Given records below:
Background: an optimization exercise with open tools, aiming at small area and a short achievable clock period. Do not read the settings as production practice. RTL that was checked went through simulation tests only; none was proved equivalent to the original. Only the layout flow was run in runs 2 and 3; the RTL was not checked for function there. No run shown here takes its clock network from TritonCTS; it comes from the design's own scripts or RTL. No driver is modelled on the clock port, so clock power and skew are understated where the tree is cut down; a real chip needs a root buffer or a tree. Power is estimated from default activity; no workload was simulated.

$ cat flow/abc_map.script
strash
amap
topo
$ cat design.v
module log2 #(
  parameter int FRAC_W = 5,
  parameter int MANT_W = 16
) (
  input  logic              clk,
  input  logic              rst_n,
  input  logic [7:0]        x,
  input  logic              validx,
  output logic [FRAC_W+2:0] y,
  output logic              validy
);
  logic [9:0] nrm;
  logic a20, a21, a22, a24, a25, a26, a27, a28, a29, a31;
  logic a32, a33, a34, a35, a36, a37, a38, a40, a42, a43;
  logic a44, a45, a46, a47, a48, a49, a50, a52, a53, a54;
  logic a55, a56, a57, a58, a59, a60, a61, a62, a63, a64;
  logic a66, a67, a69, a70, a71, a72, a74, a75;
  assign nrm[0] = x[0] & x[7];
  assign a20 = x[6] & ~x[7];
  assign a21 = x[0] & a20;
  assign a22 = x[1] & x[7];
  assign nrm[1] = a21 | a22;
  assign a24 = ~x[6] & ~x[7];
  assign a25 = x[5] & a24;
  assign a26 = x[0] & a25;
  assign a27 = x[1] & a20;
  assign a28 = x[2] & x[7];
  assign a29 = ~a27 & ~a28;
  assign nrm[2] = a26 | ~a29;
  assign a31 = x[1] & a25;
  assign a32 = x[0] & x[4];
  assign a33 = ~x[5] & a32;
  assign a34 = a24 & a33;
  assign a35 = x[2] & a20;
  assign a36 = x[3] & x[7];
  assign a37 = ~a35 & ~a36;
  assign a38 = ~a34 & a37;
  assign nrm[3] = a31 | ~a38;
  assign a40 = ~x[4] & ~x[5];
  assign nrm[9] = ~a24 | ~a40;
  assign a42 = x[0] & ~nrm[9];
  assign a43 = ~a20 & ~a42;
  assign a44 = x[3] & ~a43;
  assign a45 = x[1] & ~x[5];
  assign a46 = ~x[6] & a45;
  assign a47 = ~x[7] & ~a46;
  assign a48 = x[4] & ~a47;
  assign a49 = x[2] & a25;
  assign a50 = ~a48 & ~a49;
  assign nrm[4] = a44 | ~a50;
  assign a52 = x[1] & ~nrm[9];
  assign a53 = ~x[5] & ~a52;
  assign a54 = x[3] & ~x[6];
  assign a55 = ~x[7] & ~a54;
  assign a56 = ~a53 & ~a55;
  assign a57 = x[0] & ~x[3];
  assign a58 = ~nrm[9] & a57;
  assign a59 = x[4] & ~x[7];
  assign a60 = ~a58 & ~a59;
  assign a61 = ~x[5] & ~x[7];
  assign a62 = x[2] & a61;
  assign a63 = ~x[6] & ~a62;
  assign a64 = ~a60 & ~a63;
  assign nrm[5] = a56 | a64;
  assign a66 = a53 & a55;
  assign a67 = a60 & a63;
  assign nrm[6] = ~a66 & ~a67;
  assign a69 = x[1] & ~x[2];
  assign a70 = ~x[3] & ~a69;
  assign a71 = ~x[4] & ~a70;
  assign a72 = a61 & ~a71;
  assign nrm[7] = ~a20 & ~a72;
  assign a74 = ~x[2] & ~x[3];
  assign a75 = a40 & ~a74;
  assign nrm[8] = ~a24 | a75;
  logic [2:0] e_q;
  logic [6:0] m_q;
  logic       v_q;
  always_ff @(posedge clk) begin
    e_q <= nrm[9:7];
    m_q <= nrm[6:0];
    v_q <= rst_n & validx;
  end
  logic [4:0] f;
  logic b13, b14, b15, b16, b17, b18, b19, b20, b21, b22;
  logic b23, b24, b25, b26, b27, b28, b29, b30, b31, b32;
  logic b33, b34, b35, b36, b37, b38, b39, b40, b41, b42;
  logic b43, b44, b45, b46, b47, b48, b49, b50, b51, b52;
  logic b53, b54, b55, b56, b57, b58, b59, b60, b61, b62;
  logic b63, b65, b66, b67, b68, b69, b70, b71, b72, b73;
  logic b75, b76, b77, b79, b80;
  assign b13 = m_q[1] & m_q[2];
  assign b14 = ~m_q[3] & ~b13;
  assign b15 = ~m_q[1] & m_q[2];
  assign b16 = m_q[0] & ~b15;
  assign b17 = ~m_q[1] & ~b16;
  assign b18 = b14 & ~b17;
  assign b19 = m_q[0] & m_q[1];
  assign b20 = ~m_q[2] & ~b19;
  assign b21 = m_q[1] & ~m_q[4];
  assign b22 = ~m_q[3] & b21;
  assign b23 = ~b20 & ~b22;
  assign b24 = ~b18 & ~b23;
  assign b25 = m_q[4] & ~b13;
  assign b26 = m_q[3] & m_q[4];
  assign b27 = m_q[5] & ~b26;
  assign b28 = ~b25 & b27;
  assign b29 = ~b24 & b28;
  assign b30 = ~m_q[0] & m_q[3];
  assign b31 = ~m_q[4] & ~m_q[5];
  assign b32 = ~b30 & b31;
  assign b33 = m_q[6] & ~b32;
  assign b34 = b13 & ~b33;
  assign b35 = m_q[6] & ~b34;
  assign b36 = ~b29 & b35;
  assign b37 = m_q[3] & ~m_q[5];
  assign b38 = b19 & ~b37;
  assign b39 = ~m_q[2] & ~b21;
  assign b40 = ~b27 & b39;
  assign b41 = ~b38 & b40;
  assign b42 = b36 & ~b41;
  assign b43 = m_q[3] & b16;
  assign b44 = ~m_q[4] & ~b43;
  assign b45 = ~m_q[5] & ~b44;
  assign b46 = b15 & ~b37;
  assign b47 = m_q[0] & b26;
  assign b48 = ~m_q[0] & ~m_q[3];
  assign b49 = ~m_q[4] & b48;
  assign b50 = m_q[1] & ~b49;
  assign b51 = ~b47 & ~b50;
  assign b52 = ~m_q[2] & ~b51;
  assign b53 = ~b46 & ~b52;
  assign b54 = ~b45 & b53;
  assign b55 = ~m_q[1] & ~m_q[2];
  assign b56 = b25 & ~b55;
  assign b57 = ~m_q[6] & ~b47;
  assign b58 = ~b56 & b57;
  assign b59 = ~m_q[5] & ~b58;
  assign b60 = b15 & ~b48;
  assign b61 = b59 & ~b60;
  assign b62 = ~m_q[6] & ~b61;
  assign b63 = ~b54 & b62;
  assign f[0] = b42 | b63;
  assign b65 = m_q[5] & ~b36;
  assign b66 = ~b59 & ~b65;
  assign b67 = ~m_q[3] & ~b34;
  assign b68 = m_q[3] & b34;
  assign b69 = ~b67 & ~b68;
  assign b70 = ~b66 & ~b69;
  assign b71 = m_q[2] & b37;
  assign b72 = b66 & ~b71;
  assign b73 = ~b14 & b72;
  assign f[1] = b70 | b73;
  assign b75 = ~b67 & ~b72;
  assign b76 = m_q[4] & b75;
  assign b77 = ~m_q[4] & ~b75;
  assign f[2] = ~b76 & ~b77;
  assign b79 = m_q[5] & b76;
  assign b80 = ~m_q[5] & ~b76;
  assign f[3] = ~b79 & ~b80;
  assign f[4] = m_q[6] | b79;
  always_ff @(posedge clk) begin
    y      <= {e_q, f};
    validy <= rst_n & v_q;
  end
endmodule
End of Given records.
Given records below:
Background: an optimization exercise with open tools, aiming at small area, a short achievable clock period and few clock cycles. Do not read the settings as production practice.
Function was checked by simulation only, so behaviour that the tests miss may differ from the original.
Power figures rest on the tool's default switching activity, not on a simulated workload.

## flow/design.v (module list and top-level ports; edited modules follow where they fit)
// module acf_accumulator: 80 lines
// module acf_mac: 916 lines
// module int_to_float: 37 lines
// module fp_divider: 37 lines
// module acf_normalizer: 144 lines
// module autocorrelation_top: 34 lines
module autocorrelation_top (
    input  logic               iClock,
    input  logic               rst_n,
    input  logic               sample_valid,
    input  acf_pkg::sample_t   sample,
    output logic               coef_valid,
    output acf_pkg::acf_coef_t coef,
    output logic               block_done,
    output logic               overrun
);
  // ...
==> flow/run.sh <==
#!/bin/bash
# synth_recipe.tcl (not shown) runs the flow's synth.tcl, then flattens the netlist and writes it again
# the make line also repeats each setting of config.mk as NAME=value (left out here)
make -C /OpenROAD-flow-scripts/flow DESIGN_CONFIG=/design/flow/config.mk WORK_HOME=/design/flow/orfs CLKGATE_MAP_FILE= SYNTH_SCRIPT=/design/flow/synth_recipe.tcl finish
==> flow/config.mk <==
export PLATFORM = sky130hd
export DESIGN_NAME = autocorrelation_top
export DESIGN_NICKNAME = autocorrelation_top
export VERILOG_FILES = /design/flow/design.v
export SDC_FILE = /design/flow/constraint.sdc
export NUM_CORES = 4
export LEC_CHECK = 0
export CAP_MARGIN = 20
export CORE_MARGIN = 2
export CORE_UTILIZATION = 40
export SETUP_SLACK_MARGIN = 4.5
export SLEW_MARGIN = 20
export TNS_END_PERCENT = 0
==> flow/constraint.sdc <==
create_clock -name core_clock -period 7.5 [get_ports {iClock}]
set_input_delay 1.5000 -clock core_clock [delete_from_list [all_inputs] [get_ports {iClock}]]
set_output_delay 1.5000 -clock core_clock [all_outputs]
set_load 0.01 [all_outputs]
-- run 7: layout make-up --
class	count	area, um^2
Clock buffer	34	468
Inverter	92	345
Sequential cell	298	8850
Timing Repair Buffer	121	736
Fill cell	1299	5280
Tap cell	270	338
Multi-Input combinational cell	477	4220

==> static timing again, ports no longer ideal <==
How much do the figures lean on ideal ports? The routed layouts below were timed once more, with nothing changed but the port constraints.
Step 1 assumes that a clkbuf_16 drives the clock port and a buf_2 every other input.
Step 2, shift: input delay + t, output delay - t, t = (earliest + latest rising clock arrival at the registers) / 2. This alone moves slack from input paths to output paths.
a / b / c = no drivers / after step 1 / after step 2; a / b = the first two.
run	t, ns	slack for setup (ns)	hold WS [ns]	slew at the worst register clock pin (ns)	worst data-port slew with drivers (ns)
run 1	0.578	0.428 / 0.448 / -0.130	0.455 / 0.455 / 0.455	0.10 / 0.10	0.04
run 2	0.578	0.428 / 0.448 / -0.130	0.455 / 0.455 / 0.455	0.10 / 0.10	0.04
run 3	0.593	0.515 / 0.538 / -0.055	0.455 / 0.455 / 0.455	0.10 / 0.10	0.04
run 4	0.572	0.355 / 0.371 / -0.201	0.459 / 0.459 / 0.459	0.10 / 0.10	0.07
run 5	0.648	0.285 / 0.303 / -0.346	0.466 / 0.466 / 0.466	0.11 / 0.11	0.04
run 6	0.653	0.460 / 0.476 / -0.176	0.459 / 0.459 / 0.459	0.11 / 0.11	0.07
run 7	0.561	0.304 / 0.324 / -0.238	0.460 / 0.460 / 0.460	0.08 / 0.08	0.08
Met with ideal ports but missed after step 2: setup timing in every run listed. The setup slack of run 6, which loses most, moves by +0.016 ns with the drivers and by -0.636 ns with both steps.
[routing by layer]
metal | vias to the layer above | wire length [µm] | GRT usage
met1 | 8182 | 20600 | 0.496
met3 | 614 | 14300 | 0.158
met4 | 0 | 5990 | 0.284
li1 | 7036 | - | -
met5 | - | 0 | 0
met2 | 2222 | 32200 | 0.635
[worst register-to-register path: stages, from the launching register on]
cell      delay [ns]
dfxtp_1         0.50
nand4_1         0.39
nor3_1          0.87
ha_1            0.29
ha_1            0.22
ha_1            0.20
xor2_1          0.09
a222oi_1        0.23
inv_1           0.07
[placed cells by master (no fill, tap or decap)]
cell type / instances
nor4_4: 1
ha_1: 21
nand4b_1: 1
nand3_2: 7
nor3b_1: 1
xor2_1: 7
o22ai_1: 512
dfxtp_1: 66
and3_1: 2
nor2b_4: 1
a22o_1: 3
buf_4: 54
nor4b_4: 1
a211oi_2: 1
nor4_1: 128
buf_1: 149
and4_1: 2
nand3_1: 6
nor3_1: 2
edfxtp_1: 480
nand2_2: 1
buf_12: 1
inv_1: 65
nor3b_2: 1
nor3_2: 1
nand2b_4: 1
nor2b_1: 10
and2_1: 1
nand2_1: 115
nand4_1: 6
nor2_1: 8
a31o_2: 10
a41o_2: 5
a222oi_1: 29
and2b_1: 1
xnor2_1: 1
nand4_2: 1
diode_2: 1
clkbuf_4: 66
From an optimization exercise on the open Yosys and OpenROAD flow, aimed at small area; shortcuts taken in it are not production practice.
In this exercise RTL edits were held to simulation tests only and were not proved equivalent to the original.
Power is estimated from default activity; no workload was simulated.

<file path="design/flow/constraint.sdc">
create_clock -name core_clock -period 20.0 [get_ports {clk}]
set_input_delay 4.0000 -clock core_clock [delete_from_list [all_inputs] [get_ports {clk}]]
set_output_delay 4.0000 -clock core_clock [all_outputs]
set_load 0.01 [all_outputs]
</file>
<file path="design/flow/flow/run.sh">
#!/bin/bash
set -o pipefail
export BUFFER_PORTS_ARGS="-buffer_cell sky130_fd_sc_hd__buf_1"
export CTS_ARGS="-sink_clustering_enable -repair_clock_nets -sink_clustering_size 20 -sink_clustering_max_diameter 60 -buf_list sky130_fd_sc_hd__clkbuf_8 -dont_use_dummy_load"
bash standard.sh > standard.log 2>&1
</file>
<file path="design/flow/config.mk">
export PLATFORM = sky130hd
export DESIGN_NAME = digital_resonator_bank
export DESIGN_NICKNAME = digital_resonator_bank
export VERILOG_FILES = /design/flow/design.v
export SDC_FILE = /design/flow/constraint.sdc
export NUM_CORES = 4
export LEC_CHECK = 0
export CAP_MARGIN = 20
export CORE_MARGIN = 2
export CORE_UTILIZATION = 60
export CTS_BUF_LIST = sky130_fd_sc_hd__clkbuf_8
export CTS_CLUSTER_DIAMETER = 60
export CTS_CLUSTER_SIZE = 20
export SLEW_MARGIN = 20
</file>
End of Given records.
What you are asked to do:
What lines above contain the word "drivers"? Please copy each one.

Result for this task:
a / b / c = no drivers / after step 1 / after step 2; a / b = the first two.
run	t, ns	slack for setup (ns)	hold WS [ns]	slew at the worst register clock pin (ns)	worst data-port slew with drivers (ns)
Met with ideal ports but missed after step 2: setup timing in every run listed. The setup slack of run 6, which loses most, moves by +0.016 ns with the drivers and by -0.636 ns with both steps.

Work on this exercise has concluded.